PROVIDED INFORMATION –
=== Begin Enclosure ===
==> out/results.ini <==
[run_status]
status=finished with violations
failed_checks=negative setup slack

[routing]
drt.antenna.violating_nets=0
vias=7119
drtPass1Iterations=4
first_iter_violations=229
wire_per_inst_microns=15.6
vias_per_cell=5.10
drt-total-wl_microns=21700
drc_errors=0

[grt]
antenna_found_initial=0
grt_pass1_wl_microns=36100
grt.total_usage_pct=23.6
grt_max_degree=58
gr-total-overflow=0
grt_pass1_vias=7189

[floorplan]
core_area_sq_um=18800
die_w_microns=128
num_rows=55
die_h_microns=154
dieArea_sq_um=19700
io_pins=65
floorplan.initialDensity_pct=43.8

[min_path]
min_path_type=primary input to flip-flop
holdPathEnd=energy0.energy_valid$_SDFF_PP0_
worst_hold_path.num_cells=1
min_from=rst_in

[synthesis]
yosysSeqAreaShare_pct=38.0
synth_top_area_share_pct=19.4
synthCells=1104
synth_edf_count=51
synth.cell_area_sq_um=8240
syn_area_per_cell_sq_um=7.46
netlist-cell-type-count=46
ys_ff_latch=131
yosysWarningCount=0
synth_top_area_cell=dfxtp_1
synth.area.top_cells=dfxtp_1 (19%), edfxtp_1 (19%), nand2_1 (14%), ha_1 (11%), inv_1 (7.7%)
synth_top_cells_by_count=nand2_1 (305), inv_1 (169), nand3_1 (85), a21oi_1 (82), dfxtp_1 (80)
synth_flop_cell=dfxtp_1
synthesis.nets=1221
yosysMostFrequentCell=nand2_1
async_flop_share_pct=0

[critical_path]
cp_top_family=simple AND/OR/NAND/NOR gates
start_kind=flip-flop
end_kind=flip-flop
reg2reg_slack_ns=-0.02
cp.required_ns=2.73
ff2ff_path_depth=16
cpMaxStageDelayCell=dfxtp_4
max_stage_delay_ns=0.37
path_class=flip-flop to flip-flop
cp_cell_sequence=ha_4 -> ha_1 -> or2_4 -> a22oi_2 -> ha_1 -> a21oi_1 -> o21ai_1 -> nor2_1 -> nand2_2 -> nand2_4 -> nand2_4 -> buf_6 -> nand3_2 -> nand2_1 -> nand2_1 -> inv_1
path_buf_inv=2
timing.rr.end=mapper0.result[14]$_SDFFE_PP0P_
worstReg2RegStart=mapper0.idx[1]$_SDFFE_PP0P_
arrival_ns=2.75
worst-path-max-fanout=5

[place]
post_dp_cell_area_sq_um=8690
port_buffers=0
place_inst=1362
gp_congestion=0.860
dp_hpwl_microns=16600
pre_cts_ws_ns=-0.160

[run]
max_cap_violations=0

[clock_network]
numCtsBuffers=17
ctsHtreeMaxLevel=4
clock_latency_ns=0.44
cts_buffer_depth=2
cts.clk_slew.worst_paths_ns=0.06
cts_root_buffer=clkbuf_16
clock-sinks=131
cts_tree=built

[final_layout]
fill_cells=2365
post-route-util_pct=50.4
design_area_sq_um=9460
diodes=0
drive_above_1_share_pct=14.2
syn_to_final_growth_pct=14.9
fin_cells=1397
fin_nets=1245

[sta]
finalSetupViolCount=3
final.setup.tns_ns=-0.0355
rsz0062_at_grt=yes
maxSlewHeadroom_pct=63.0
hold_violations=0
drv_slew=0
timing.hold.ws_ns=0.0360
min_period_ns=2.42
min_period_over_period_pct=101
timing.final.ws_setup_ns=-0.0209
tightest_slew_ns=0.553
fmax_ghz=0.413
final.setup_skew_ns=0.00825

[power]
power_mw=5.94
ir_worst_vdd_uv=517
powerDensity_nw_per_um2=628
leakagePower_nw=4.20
**config.mk**
```make
export PLATFORM = sky130hd
export DESIGN_NAME = div_unit_top
export DESIGN_NICKNAME = d
export VERILOG_FILES = /design/src/hdl/fxp_pkg.sv /design/src/hdl/div_csr_pkg.sv /design/src/hdl/divu_core.sv /design/src/hdl/q_convert.sv /design/src/hdl/fxp_signed_div.sv /design/src/hdl/div_csr.sv /design/src/hdl/div_unit_top.sv
export VERILOG_INCLUDE_DIRS = /design/src /design/src/hdl
export SDC_FILE = /design/constraint.sdc
export NUM_CORES = 1
export LEC_CHECK = 0
export ABC_AREA = 1
export BUFFER_PORTS_ARGS = -buffer_cell sky130_fd_sc_hd__buf_2
export CORE_MARGIN = 2
export CORE_UTILIZATION = 50
export CTS_CLUSTER_SIZE = 16
export DETAILED_ROUTE_END_ITERATION = 12
export PLACE_DENSITY = 0.74
export SLEW_MARGIN = 20
export SYNTH_ARGS = -nofsm -noshare
export SYNTH_HDL_FRONTEND = slang
export SYNTH_SLANG_ARGS = --single-unit
```
**constraint.sdc**
```tcl
create_clock -name clk -period 2.8 [get_ports clk]
set_clock_uncertainty 0.1 [all_clocks]
set_input_delay 0.14 -clock clk [delete_from_list [all_inputs] [get_ports clk]]
set_output_delay 0.14 -clock clk [all_outputs]
set_load 0.005 [all_outputs]
```
**src/hdl/div_cfg.svh**
```systemverilog
`ifndef DIV_CFG_SVH
`define DIV_CFG_SVH

`default_nettype none

// ------------------------------------------------------------------------
// fixed-point formats
// ------------------------------------------------------------------------
`define DIV_IN_I   8                        // input integer bits, sign included
`define DIV_IN_F   8                        // input fraction bits
`define DIV_IN_W   (`DIV_IN_I + `DIV_IN_F)

// unsigned quotient magnitude, Q16.8
`define DIV_QUO_W  (`DIV_IN_W + `DIV_IN_F)

`define DIV_OUT_I  4                        // output integer bits, sign included
`define DIV_OUT_F  12                       // output fraction bits
`define DIV_OUT_W  (`DIV_OUT_I + `DIV_OUT_F)

// ------------------------------------------------------------------------
// register block
// ------------------------------------------------------------------------
`define DIV_CNT_W      16                   // event counter width
`define DIV_CSR_AW     2
`define DIV_CSR_DW     32
`define DIV_ADDR_CTRL  2'd0                 // bit0 sat_en, bit1 zero_policy
`define DIV_ADDR_STAT  2'd1                 // {sat count, done count}, div-by-zero count at +1

`default_nettype wire

`endif

```
**src/hdl/fxp_pkg.sv**
```systemverilog
`default_nettype none

`include "div_cfg.svh"

package fxp_pkg;

    // ------------------------------------------------------------------------
    // fixed-point words
    // ------------------------------------------------------------------------

    // Q8.8 operand
    typedef logic signed [`DIV_IN_W-1:0] div_in_t;

    // Q4.12 result
    typedef logic signed [`DIV_OUT_W-1:0] div_out_t;

    // unsigned Q16.8, what the iterative core hands back
    typedef logic [`DIV_QUO_W-1:0] div_mag_t;

    // ------------------------------------------------------------------------
    // transfer structs
    // ------------------------------------------------------------------------

    // operand pair, numerator in the upper half
    typedef struct packed {
        div_in_t num;
        div_in_t den;
    } div_req_t;

    // signed quotient before format conversion
    // {sign, val} read together is one two's complement word
    typedef struct packed {
        logic     sign;
        div_mag_t val;                      // low bits of the signed Q16.8 value
    } div_raw_t;

    // final result as seen on the response port
    typedef struct packed {
        div_out_t quo;
        logic     div_by_zero;
        logic     saturated;                // out of Q4.12 range, clamped or wrapped
    } div_rsp_t;

endpackage

`default_nettype wire

```
**src/hdl/div_csr_pkg.sv**
```systemverilog
`default_nettype none

`include "div_cfg.svh"

package div_csr_pkg;

    // ------------------------------------------------------------------------
    // control fields
    // ------------------------------------------------------------------------

    // sat_en sits in bit 0 of the CTRL word
    typedef struct packed {
        logic zero_policy;                  // 0 -> zero, 1 -> signed full scale
        logic sat_en;                       // clamp instead of wrap
    } div_ctrl_t;

    // ------------------------------------------------------------------------
    // register port
    // ------------------------------------------------------------------------

    typedef struct packed {
        logic                   write;
        logic [`DIV_CSR_AW-1:0] addr;
        logic [`DIV_CSR_DW-1:0] wdata;
    } csr_req_t;

    // read data, returned one cycle after accept
    typedef struct packed {
        logic [`DIV_CSR_DW-1:0] rdata;
    } csr_rsp_t;

endpackage

`default_nettype wire

```
**src/hdl/divu_core.sv**
```systemverilog
`default_nettype none

// unsigned restoring divider, quo = floor(a * 2^FBITS / b)
// one quotient bit per clock, WIDTH+FBITS clocks per divide
module divu_core #(
    parameter int WIDTH = 16,
    parameter int FBITS = 8
) (
    input  logic                   clk,
    input  logic                   rst,
    input  logic                   start,   // single-cycle, also runs iteration 1
    output logic                   busy,
    output logic                   done,    // high one cycle, quo valid from here
    input  logic [WIDTH-1:0]       a,       // dividend
    input  logic [WIDTH-1:0]       b,       // divisor
    output logic [WIDTH+FBITS-1:0] quo
);

    localparam int QW = WIDTH + FBITS;      // iteration count = quotient bits
    localparam int CW = $clog2(QW);

    logic [CW-1:0]    cnt;                  // iterations already done
    logic [WIDTH-1:0] b_q;
    logic [WIDTH-1:0] rem_q;                // partial remainder, always < b
    logic [QW-1:0]    qr_q;                 // dividend bits out the top, quotient in the bottom

    logic [WIDTH-1:0] rem_in, div_in, rem_nx;
    logic [QW-1:0]    qr_in, qr_nx;
    logic [WIDTH:0]   trial;                // one bit wider for the shift-in
    logic             ge;
    logic             step;

    assign step = start | busy;
    assign quo  = qr_q;

    // ------------------------------------------------------------------------
    // one restoring step
    // ------------------------------------------------------------------------
    always_comb begin
        // on start take operands straight from the ports
        rem_in = start ? '0 : rem_q;
        qr_in  = start ? (QW'(a) << FBITS) : qr_q;
        div_in = start ? b : b_q;

        trial = {rem_in, qr_in[QW-1]};      // shift next dividend bit in
        ge    = (trial >= {1'b0, div_in});
        if (ge) begin
            rem_nx = WIDTH'(trial - {1'b0, div_in});
        end else begin
            rem_nx = trial[WIDTH-1:0];      // restore, keep shifted value
        end
        qr_nx = {qr_in[QW-2:0], ge};
    end

    // iteration control
    always_ff @(posedge clk or posedge rst) begin
        if (rst) begin
            busy <= 1'b0;
            done <= 1'b0;
            cnt  <= '0;
        end else begin
            done <= 1'b0;
            if (start) begin
                busy <= 1'b1;
                cnt  <= CW'(1);             // first step taken with start
            end else if (busy) begin
                if (cnt == CW'(QW - 1)) begin
                    busy <= 1'b0;           // last bit lands this edge
                    done <= 1'b1;
                end
                cnt <= cnt + 1'b1;
            end
        end
    end

    // datapath
    always_ff @(posedge clk) begin
        if (step) begin
            rem_q <= rem_nx;
            qr_q  <= qr_nx;
            b_q   <= div_in;
        end
    end

endmodule

`default_nettype wire

```
**src/hdl/q_convert.sv**
```systemverilog
`default_nettype none

`include "div_cfg.svh"

// signed Q16.8 (sign + 24 bits) to Q4.12, clamp or wrap on overflow
module q_convert #(
    parameter int IN_I  = `DIV_IN_I,
    parameter int IN_F  = `DIV_IN_F,
    parameter int OUT_I = `DIV_OUT_I,
    parameter int OUT_F = `DIV_OUT_F
) (
    input  fxp_pkg::div_raw_t raw,
    input  logic              sat_en,
    output fxp_pkg::div_out_t quo,
    output logic              saturated
);

    import fxp_pkg::*;

    // raw word: sign, IN_I+IN_F integer bits, IN_F fraction bits
    localparam int RAW_W = IN_I + 2 * IN_F + 1;
    localparam int OUT_W = OUT_I + OUT_F;
    localparam int SH    = OUT_F - IN_F;    // extra fraction bits
    localparam int EXT_W = RAW_W + SH;

    localparam div_out_t MAX_POS = {1'b0, {(OUT_W-1){1'b1}}};
    localparam div_out_t MAX_NEG = {1'b1, {(OUT_W-1){1'b0}}};

    logic [EXT_W-1:0]       ext;            // raw aligned to output fraction
    logic [EXT_W-OUT_W:0]   top;            // bits that must all match the sign
    logic                   fits;

    // ------------------------------------------------------------------------
    // alignment and range check
    // ------------------------------------------------------------------------
    assign ext  = EXT_W'(raw) << SH;
    assign top  = ext[EXT_W-1:OUT_W-1];
    assign fits = (top == '0) || (top == '1);

    always_comb begin
        saturated = !fits;                  // also set when wrapping
        if (fits || !sat_en) begin
            quo = ext[OUT_W-1:0];           // in range, or wrap to low bits
        end else if (raw.sign) begin
            quo = MAX_NEG;
        end else begin
            quo = MAX_POS;
        end
    end

endmodule

`default_nettype wire

```
**src/hdl/fxp_signed_div.sv**
```systemverilog
`default_nettype none

`include "div_cfg.svh"

// signed front end around divu_core
// strips signs on accept, puts them back on done, holds result until taken
module fxp_signed_div (
    input  logic              clk,
    input  logic              rst,
    input  logic              req_valid,
    output logic              req_ready,
    input  fxp_pkg::div_req_t req,
    input  logic              zero_policy,
    output logic              raw_valid,
    input  logic              raw_ready,
    output fxp_pkg::div_raw_t raw,
    output logic              div_by_zero,
    output logic              done_evt,
    output logic              zero_evt
);

    import fxp_pkg::*;

    localparam int IN_W  = $bits(div_in_t);
    localparam int RAW_W = $bits(div_raw_t);

    logic            accept, raw_hs;
    logic            acc_d;                 // accept delayed one cycle
    logic            pend;                  // operand taken, result not yet handed off
    logic            start, busy, done;
    logic            sign_q;                // quotient sign
    logic            sign_n;                // numerator sign, for full scale
    logic            dz_q;
    logic [IN_W-1:0] mag_n, mag_d;
    div_mag_t        quo_mag;
    logic [RAW_W-1:0] raw_next;

    // |x| as unsigned, -128.0 gives 0x8000 which is right
    function automatic logic [IN_W-1:0] magnitude(input div_in_t x);
        magnitude = x[IN_W-1] ? IN_W'(-x) : IN_W'(x);
    endfunction

    assign accept   = req_valid & req_ready;
    assign raw_hs   = raw_valid & raw_ready;
    assign done_evt = done;
    assign zero_evt = done & dz_q;

    // ------------------------------------------------------------------------
    // handshake and sequencing
    // ------------------------------------------------------------------------
    always_ff @(posedge clk or posedge rst) begin
        if (rst) begin
            req_ready <= 1'b0;              // comes up one cycle after reset
            pend      <= 1'b0;
            acc_d     <= 1'b0;
            start     <= 1'b0;
            raw_valid <= 1'b0;
        end else begin
            acc_d <= accept;
            start <= acc_d;                 // start pulses after the edge past accept
            if (accept) begin
                pend <= 1'b1;
            end else if (raw_hs) begin
                pend <= 1'b0;
            end
            req_ready <= !accept && !busy && (!pend || raw_hs);
            if (done) begin
                raw_valid <= 1'b1;
            end else if (raw_hs) begin
                raw_valid <= 1'b0;
            end
        end
    end

    // operand capture and result register
    always_ff @(posedge clk) begin
        if (accept) begin
            sign_n <= req.num[IN_W-1];
            sign_q <= req.num[IN_W-1] ^ req.den[IN_W-1];
            dz_q   <= (req.den == '0);
            mag_n  <= magnitude(req.num);
            mag_d  <= magnitude(req.den);
        end
        if (done) begin
            raw         <= div_raw_t'(raw_next);
            div_by_zero <= dz_q;
        end
    end

    // ------------------------------------------------------------------------
    // sign restore and divide-by-zero substitution
    // ------------------------------------------------------------------------
    always_comb begin
        if (dz_q) begin
            // full scale = most positive / most negative raw word
            raw_next = zero_policy ? {sign_n, {(RAW_W-1){~sign_n}}} : '0;
        end else if (sign_q) begin
            raw_next = -{1'b0, quo_mag};
        end else begin
            raw_next = {1'b0, quo_mag};
        end
    end

    divu_core #(
        .WIDTH (IN_W),
        .FBITS (`DIV_IN_F)
    ) i_divu_core (
        .clk   (clk),
        .rst   (rst),
        .start (start),
        .busy  (busy),
        .done  (done),
        .a     (mag_n),
        .b     (mag_d),
        .quo   (quo_mag)
    );

endmodule

`default_nettype wire

```
**src/hdl/div_csr.sv**
```systemverilog
`default_nettype none

`include "div_cfg.svh"

// CTRL register plus done / saturate / div-by-zero event counters
module div_csr (
    input  logic                   clk,
    input  logic                   rst,
    input  logic                   csr_valid,
    output logic                   csr_ready,
    input  div_csr_pkg::csr_req_t  csr_req,
    output logic                   csr_rvalid,
    output div_csr_pkg::csr_rsp_t  csr_rsp,
    output div_csr_pkg::div_ctrl_t ctrl,
    input  logic                   done_evt,
    input  logic                   sat_evt,
    input  logic                   zero_evt
);

    import div_csr_pkg::*;

    localparam logic [`DIV_CSR_AW-1:0] ADDR_ZERO = `DIV_ADDR_STAT + 2'd1;
    localparam int CW = `DIV_CNT_W;
    localparam int DW = $bits(csr_rsp_t);

    logic          wr_ctrl, clr, rd;
    logic [CW-1:0] done_cnt, sat_cnt, zero_cnt;
    logic [DW-1:0] rd_word;

    // stick at all ones
    function automatic logic [CW-1:0] bump(input logic [CW-1:0] c, input logic ev);
        bump = (ev && c != '1) ? c + 1'b1 : c;
    endfunction

    assign csr_ready = 1'b1;                // never stalls
    assign rd        = csr_valid & ~csr_req.write;
    assign wr_ctrl   = csr_valid & csr_req.write & (csr_req.addr == `DIV_ADDR_CTRL);
    assign clr       = csr_valid & csr_req.write & (csr_req.addr == `DIV_ADDR_STAT);

    // ------------------------------------------------------------------------
    // control and counters
    // ------------------------------------------------------------------------
    always_ff @(posedge clk or posedge rst) begin
        if (rst) begin
            ctrl       <= '{zero_policy: 1'b0, sat_en: 1'b1};
            done_cnt   <= '0;
            sat_cnt    <= '0;
            zero_cnt   <= '0;
            csr_rvalid <= 1'b0;
        end else begin
            csr_rvalid <= rd;
            if (wr_ctrl) begin
                ctrl <= div_ctrl_t'(csr_req.wdata[$bits(div_ctrl_t)-1:0]);
            end
            if (clr) begin                  // any write to STAT, wins over events
                done_cnt <= '0;
                sat_cnt  <= '0;
                zero_cnt <= '0;
            end else begin
                done_cnt <= bump(done_cnt, done_evt);
                sat_cnt  <= bump(sat_cnt, sat_evt);
                zero_cnt <= bump(zero_cnt, zero_evt);
            end
        end
    end

    // read mux, registered below
    always_comb begin
        case (csr_req.addr)
            `DIV_ADDR_CTRL: rd_word = DW'(ctrl);
            `DIV_ADDR_STAT: rd_word = DW'({sat_cnt, done_cnt});
            ADDR_ZERO:      rd_word = DW'(zero_cnt);
            default:        rd_word = '0;
        endcase
    end

    always_ff @(posedge clk) begin
        if (rd) begin
            csr_rsp.rdata <= rd_word;
        end
    end

endmodule

`default_nettype wire

```
**src/hdl/div_unit_top.sv**
```systemverilog
`default_nettype none

// divider, format converter and register block
module div_unit_top (
    input  logic                  clk,
    input  logic                  rst,
    input  logic                  req_valid,
    output logic                  req_ready,
    input  fxp_pkg::div_req_t     req,
    output logic                  rsp_valid,
    input  logic                  rsp_ready,
    output fxp_pkg::div_rsp_t     rsp,
    input  logic                  csr_valid,
    output logic                  csr_ready,
    input  div_csr_pkg::csr_req_t csr_req,
    output logic                  csr_rvalid,
    output div_csr_pkg::csr_rsp_t csr_rsp
);

    import fxp_pkg::*;
    import div_csr_pkg::*;

    div_raw_t  raw;
    div_out_t  quo;
    div_ctrl_t ctrl;
    logic      div_by_zero, saturated;
    logic      done_evt, zero_evt, sat_evt;

    // ------------------------------------------------------------------------
    // result assembly
    // ------------------------------------------------------------------------
    assign rsp.quo         = quo;
    assign rsp.div_by_zero = div_by_zero;
    assign rsp.saturated   = saturated;
    assign sat_evt         = rsp_valid & rsp_ready & saturated;  // count on handoff only

    fxp_signed_div i_signed_div (
        .clk         (clk),
        .rst         (rst),
        .req_valid   (req_valid),
        .req_ready   (req_ready),
        .req         (req),
        .zero_policy (ctrl.zero_policy),
        .raw_valid   (rsp_valid),
        .raw_ready   (rsp_ready),
        .raw         (raw),
        .div_by_zero (div_by_zero),
        .done_evt    (done_evt),
        .zero_evt    (zero_evt)
    );

    q_convert i_q_convert (
        .raw       (raw),
        .sat_en    (ctrl.sat_en),
        .quo       (quo),
        .saturated (saturated)
    );

    div_csr i_div_csr (
        .clk        (clk),
        .rst        (rst),
        .csr_valid  (csr_valid),
        .csr_ready  (csr_ready),
        .csr_req    (csr_req),
        .csr_rvalid (csr_rvalid),
        .csr_rsp    (csr_rsp),
        .ctrl       (ctrl),
        .done_evt   (done_evt),
        .sat_evt    (sat_evt),
        .zero_evt   (zero_evt)
    );

endmodule

`default_nettype wire

```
=== End Enclosure ===
In the entries above, find the line holding "numCtsBuffers=17" and the line holding "powerDensity_nw_per_um2=628", then retype exactly those two lines and every line between them, and nothing else.

numCtsBuffers=17
ctsHtreeMaxLevel=4
clock_latency_ns=0.44
cts_buffer_depth=2
cts.clk_slew.worst_paths_ns=0.06
cts_root_buffer=clkbuf_16
clock-sinks=131
cts_tree=built

[final_layout]
fill_cells=2365
post-route-util_pct=50.4
design_area_sq_um=9460
diodes=0
drive_above_1_share_pct=14.2
syn_to_final_growth_pct=14.9
fin_cells=1397
fin_nets=1245

[sta]
finalSetupViolCount=3
final.setup.tns_ns=-0.0355
rsz0062_at_grt=yes
maxSlewHeadroom_pct=63.0
hold_violations=0
drv_slew=0
timing.hold.ws_ns=0.0360
min_period_ns=2.42
min_period_over_period_pct=101
timing.final.ws_setup_ns=-0.0209
tightest_slew_ns=0.553
fmax_ghz=0.413
final.setup_skew_ns=0.00825

[power]
power_mw=5.94
ir_worst_vdd_uv=517
powerDensity_nw_per_um2=628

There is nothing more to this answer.